- Elected: February 1173
- Predecessor: Thomas Becket
- Successor: Richard of Dover
- Other post: Abbot of Bec

Personal details
- Died: 25 September 1179 Bec Abbey, Normandy

= Roger de Bailleul =

Roger de Bailleul (/fr/; died 25 September 1179) was a medieval Benedictine monk, abbot of Bec, and archbishop-elect of Canterbury.

Roger was born in Lombardy, but according to the Gallia Christiana, he was a native of Bailleul (although which one has not been identified), hence the name given to him. However, Robert du Mont confirms it was Lombardy.

Roger became a monk of the Abbey of Our Lady of Bec, Normandy and skilful jurist, teaching civil and canon law in England. As a supporter of the Empress Matilda against Stephen of Blois in the succession to the throne of England, he attracted royal opposition, and had to return to the abbey in Normandy.

After the death of Abbot Létard, Roger was elected the seventh abbot of Bec on 6 July 1149, and blessed by Archbishop Hugh of Rouen on 25 July 1149.

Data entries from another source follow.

==> config.mk <==
export PLATFORM = sky130hd
export DESIGN_NAME = ipv4_dotted_decimal_parser
export DESIGN_NICKNAME = d
export VERILOG_FILES = /design/src/rtl/ipv4p_pkg.sv /design/src/rtl/ipv4p_step.sv /design/src/rtl/ipv4p_skid.sv /design/src/rtl/ipv4_dotted_decimal_parser.sv
export SDC_FILE = /design/constraint.sdc
export NUM_CORES = 1
export LEC_CHECK = 0
export CAP_MARGIN = 10
export CORE_UTILIZATION = 57
export CTS_CLUSTER_DIAMETER = 60
export DETAILED_ROUTE_END_ITERATION = 10
export DONT_BUFFER_PORTS = 1
export GPL_ROUTABILITY_DRIVEN = 0
export GPL_TIMING_DRIVEN = 0
export PLACE_DENSITY_LB_ADDON = 0.05
export SLEW_MARGIN = 10
export SYNTH_ARGS = -nofsm -noshare
export SYNTH_HDL_FRONTEND = slang
export SYNTH_SLANG_ARGS = --single-unit
==> constraint.sdc <==
create_clock -name clk -period 5.84 [get_ports clk]
set_input_delay 0.876 -clock clk [delete_from_list [all_inputs] [get_ports clk]]
set_output_delay 0.876 -clock clk [all_outputs]
set_load 0.02 [all_outputs]
==> src/rtl/ipv4p_pkg.sv <==
// ipv4p_pkg: types and constants shared by the dotted-decimal parser files.
// Holds the result record, parser phase codes and the character codes.
// No dependencies.
`default_nettype none

package ipv4p_pkg;

  // Parser phase codes
  localparam logic [1:0] PH_SKIP   = 2'd0;
  localparam logic [1:0] PH_PARSE  = 2'd1;
  localparam logic [1:0] PH_IGNORE = 2'd2;

  // Character codes
  localparam logic [7:0] CH_NUL   = 8'h00;
  localparam logic [7:0] CH_TAB   = 8'h09;
  localparam logic [7:0] CH_LF    = 8'h0A;
  localparam logic [7:0] CH_CR    = 8'h0D;
  localparam logic [7:0] CH_SPACE = 8'h20;
  localparam logic [7:0] CH_DOT   = 8'h2E;
  localparam logic [7:0] CH_ZERO  = 8'h30;
  localparam logic [7:0] CH_NINE  = 8'h39;

  localparam logic [11:0] OCTET_MAX   = 12'd255;
  localparam logic [1:0]  LAST_OCTET  = 2'd3;

  // One parse result
  typedef struct packed {
    logic       ok;
    logic [7:0] octet_a;
    logic [7:0] octet_b;
    logic [7:0] octet_c;
    logic [7:0] octet_d;
  } result_t;

endpackage

`default_nettype wire

==> src/rtl/ipv4p_step.sv <==
// ipv4p_step: parser state registers and the per-character next-state logic.
// Updates on each accepted character and flags a result when one is decided.
// Depends on ipv4p_pkg.
`default_nettype none

module ipv4p_step (
  input  wire logic               clk,
  input  wire logic               rst,
  input  wire logic               take,
  input  wire logic [7:0]         ch,
  output logic                    emit,
  output ipv4p_pkg::result_t      result
);

  logic [1:0] phase, phase_next;
  logic [1:0] octet_index, octet_index_next;
  logic       digit_seen, digit_seen_next;
  logic [7:0] accumulator, accumulator_next;
  logic [7:0] stored0, stored0_next;
  logic [7:0] stored1, stored1_next;
  logic [7:0] stored2, stored2_next;

  logic        is_digit;
  logic        is_blank;
  logic        is_term;
  logic [11:0] value;

  // Character classes
  assign is_digit = (ch >= ipv4p_pkg::CH_ZERO) && (ch <= ipv4p_pkg::CH_NINE);
  assign is_blank = (ch == ipv4p_pkg::CH_SPACE) || (ch == ipv4p_pkg::CH_TAB);
  assign is_term  = (ch == ipv4p_pkg::CH_NUL) || is_blank ||
                    (ch == ipv4p_pkg::CH_CR) || (ch == ipv4p_pkg::CH_LF);

  // acc * 10 + digit, as shifts and adds
  assign value = {1'b0, accumulator, 3'b000} + {3'b000, accumulator, 1'b0} +
                 {8'h00, ch[3:0] - ipv4p_pkg::CH_ZERO[3:0]};

  // Next state and result
  always_comb begin
    logic good;
    logic fin;
    good             = 1'b0;
    fin              = 1'b0;
    phase_next       = phase;
    octet_index_next = octet_index;
    digit_seen_next  = digit_seen;
    accumulator_next = accumulator;
    stored0_next     = stored0;
    stored1_next     = stored1;
    stored2_next     = stored2;

    if (phase != ipv4p_pkg::PH_SKIP && phase != ipv4p_pkg::PH_PARSE) begin
      if (ch == ipv4p_pkg::CH_NUL) begin
        phase_next = ipv4p_pkg::PH_SKIP;
      end
    end else if (phase == ipv4p_pkg::PH_SKIP && is_blank) begin
      phase_next = phase;
    end else begin
      phase_next = ipv4p_pkg::PH_PARSE;
      if (is_digit) begin
        if (value > ipv4p_pkg::OCTET_MAX) begin
          fin = 1'b1;
        end else begin
          accumulator_next = value[7:0];
          digit_seen_next  = 1'b1;
        end
      end else if (!digit_seen) begin
        fin = 1'b1;
      end else if (octet_index != ipv4p_pkg::LAST_OCTET) begin
        if (ch != ipv4p_pkg::CH_DOT) begin
          fin = 1'b1;
        end else begin
          unique case (octet_index)
            2'd0:    stored0_next = accumulator;
            2'd1:    stored1_next = accumulator;
            default: stored2_next = accumulator;
          endcase
          octet_index_next = octet_index + 2'd1;
          accumulator_next = 8'h00;
          digit_seen_next  = 1'b0;
        end
      end else begin
        fin  = 1'b1;
        good = is_term;
      end
    end

    emit           = fin;
    result.ok      = good;
    result.octet_a = good ? stored0 : 8'h00;
    result.octet_b = good ? stored1 : 8'h00;
    result.octet_c = good ? stored2 : 8'h00;
    result.octet_d = good ? accumulator : 8'h00;

    // A decision clears the parse and picks the next phase
    if (fin) begin
      octet_index_next = 2'd0;
      digit_seen_next  = 1'b0;
      accumulator_next = 8'h00;
      stored0_next     = 8'h00;
      stored1_next     = 8'h00;
      stored2_next     = 8'h00;
      phase_next       = (ch == ipv4p_pkg::CH_NUL) ? ipv4p_pkg::PH_SKIP
                                                   : ipv4p_pkg::PH_IGNORE;
    end
  end

  // State registers
  always_ff @(posedge clk) begin
    if (rst) begin
      phase       <= ipv4p_pkg::PH_SKIP;
      octet_index <= 2'd0;
      digit_seen  <= 1'b0;
      accumulator <= 8'h00;
      stored0     <= 8'h00;
      stored1     <= 8'h00;
      stored2     <= 8'h00;
    end else if (take) begin
      phase       <= phase_next;
      octet_index <= octet_index_next;
      digit_seen  <= digit_seen_next;
      accumulator <= accumulator_next;
      stored0     <= stored0_next;
      stored1     <= stored1_next;
      stored2     <= stored2_next;
    end
  end

  // A decision never leaves the block in the octet phase
  a_fin_leaves_parse: assert property (@(posedge clk) disable iff (rst)
    emit |-> (phase_next != ipv4p_pkg::PH_PARSE))
    else $error("decision left parser in octet phase");

endmodule

`default_nettype wire

==> src/rtl/ipv4p_skid.sv <==
// ipv4p_skid: two-entry output buffer (output register plus skid register).
// Lets the parser keep taking characters while one result waits.
// Depends on ipv4p_pkg.
`default_nettype none

module ipv4p_skid (
  input  wire logic                clk,
  input  wire logic                rst,
  input  wire logic                push,
  input  wire ipv4p_pkg::result_t  push_data,
  output logic                     full,
  output logic                     out_valid,
  input  wire logic                out_stall,
  output ipv4p_pkg::result_t       out_data
);

  logic               skid_valid;
  ipv4p_pkg::result_t skid_data;
  logic               out_take;

  assign out_take = out_valid && !out_stall;
  assign full     = skid_valid;

  // Output register fills from the skid entry first, then from the parser
  always_ff @(posedge clk) begin
    if (rst) begin
      out_valid  <= 1'b0;
      skid_valid <= 1'b0;
    end else if (!out_valid || out_take) begin
      if (skid_valid) begin
        out_valid  <= 1'b1;
        skid_valid <= 1'b0;
      end else begin
        out_valid  <= push;
      end
    end else if (push) begin
      skid_valid <= 1'b1;
    end
  end

  // Payload, no reset
  always_ff @(posedge clk) begin
    if (!out_valid || out_take) begin
      if (skid_valid) begin
        out_data <= skid_data;
      end else if (push) begin
        out_data <= push_data;
      end
    end else if (push) begin
      skid_data <= push_data;
    end
  end

  a_skid_behind_out: assert property (@(posedge clk) disable iff (rst)
    skid_valid |-> out_valid)
    else $error("skid entry held with empty output register");

  a_no_push_full: assert property (@(posedge clk) disable iff (rst)
    push |-> !skid_valid)
    else $error("result pushed into full buffer");

  a_err_zero: assert property (@(posedge clk) disable iff (rst)
    (out_valid && !out_data.ok) |-> (out_data.octet_a == 8'h00 &&
      out_data.octet_b == 8'h00 && out_data.octet_c == 8'h00 &&
      out_data.octet_d == 8'h00))
    else $error("error result carries non-zero octets");

endmodule

`default_nettype wire

==> src/rtl/ipv4_dotted_decimal_parser.sv <==
// ipv4_dotted_decimal_parser: streaming IPv4 dotted-decimal address parser.
// Top level; depends on ipv4p_pkg, ipv4p_step and ipv4p_skid.
//
// Usage:
//   Input channel (in_valid, in_stall, ch) carries one character per
//   transfer; a zero byte ends a string. Leading spaces and tabs are
//   skipped, then four decimal octets separated by dots are parsed.
//   Output channel (out_valid, out_stall, ok, octet_a..octet_d) carries one
//   result per string, produced by the character that decides it; after
//   an early decision the rest of the string up to its zero byte is
//   dropped. On error ok is 0 and all octets are zero.
//   Throughput: one character per clock while in_stall is low. The parser state updates in the
//   cycle of the transfer; the whole step is one pass of short logic.
//   Result path: the result of the deciding character is registered in the output
//   register, or in the skid register while the output register holds a stalled result.
//   Stall: results queue in a two-entry buffer (output plus skid register);
//   in_stall rises only when both entries hold results, and stays low
//   otherwise, so characters keep flowing while one result waits.
//   Reset (rst, synchronous): parser returns to the leading-blank phase
//   with all octets cleared, and the output buffer empties.
`default_nettype none

module ipv4_dotted_decimal_parser (
  input  wire logic       clk,
  input  wire logic       rst,
  input  wire logic       in_valid,
  output logic            in_stall,
  input  wire logic [7:0] ch,
  output logic            out_valid,
  input  wire logic       out_stall,
  output logic            ok,
  output logic [7:0]      octet_a,
  output logic [7:0]      octet_b,
  output logic [7:0]      octet_c,
  output logic [7:0]      octet_d
);

  logic               take;
  logic               emit;
  logic               full;
  ipv4p_pkg::result_t step_result;
  ipv4p_pkg::result_t out_data;

  assign in_stall = full;
  assign take     = in_valid && !full;

  // Parser state and step logic
  ipv4p_step u_step (
    .clk    (clk),
    .rst    (rst),
    .take   (take),
    .ch     (ch),
    .emit   (emit),
    .result (step_result)
  );

  // Result buffer
  ipv4p_skid u_skid (
    .clk       (clk),
    .rst       (rst),
    .push      (take && emit),
    .push_data (step_result),
    .full      (full),
    .out_valid (out_valid),
    .out_stall (out_stall),
    .out_data  (out_data)
  );

  assign ok      = out_data.ok;
  assign octet_a = out_data.octet_a;
  assign octet_b = out_data.octet_b;
  assign octet_c = out_data.octet_c;
  assign octet_d = out_data.octet_d;

endmodule

`default_nettype wire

As the head of the rich Norman abbey, Roger began to renovate the abbey church, whose first stone was laid by Rotrou, Bishop of Évreux on 14 August 1161 and its consecration was celebrated in April 1178 before King Henry II of England. Roger also had a hospital built, which included one of the rooms for travellers, renovated the dormitory, and dug canals to carry water from two sources to the monastic apartments.

With the other bishops and abbots of Normandy, Roger attended the ceremony at Avranches of the absolution of King Henry II for the murder of Thomas Becket. In February 1173, Roger was elected to succeed as archbishop of Canterbury by the monks of Christ Church, Canterbury, but he declined the election. He was formally absolved from the election on 5 April 1173.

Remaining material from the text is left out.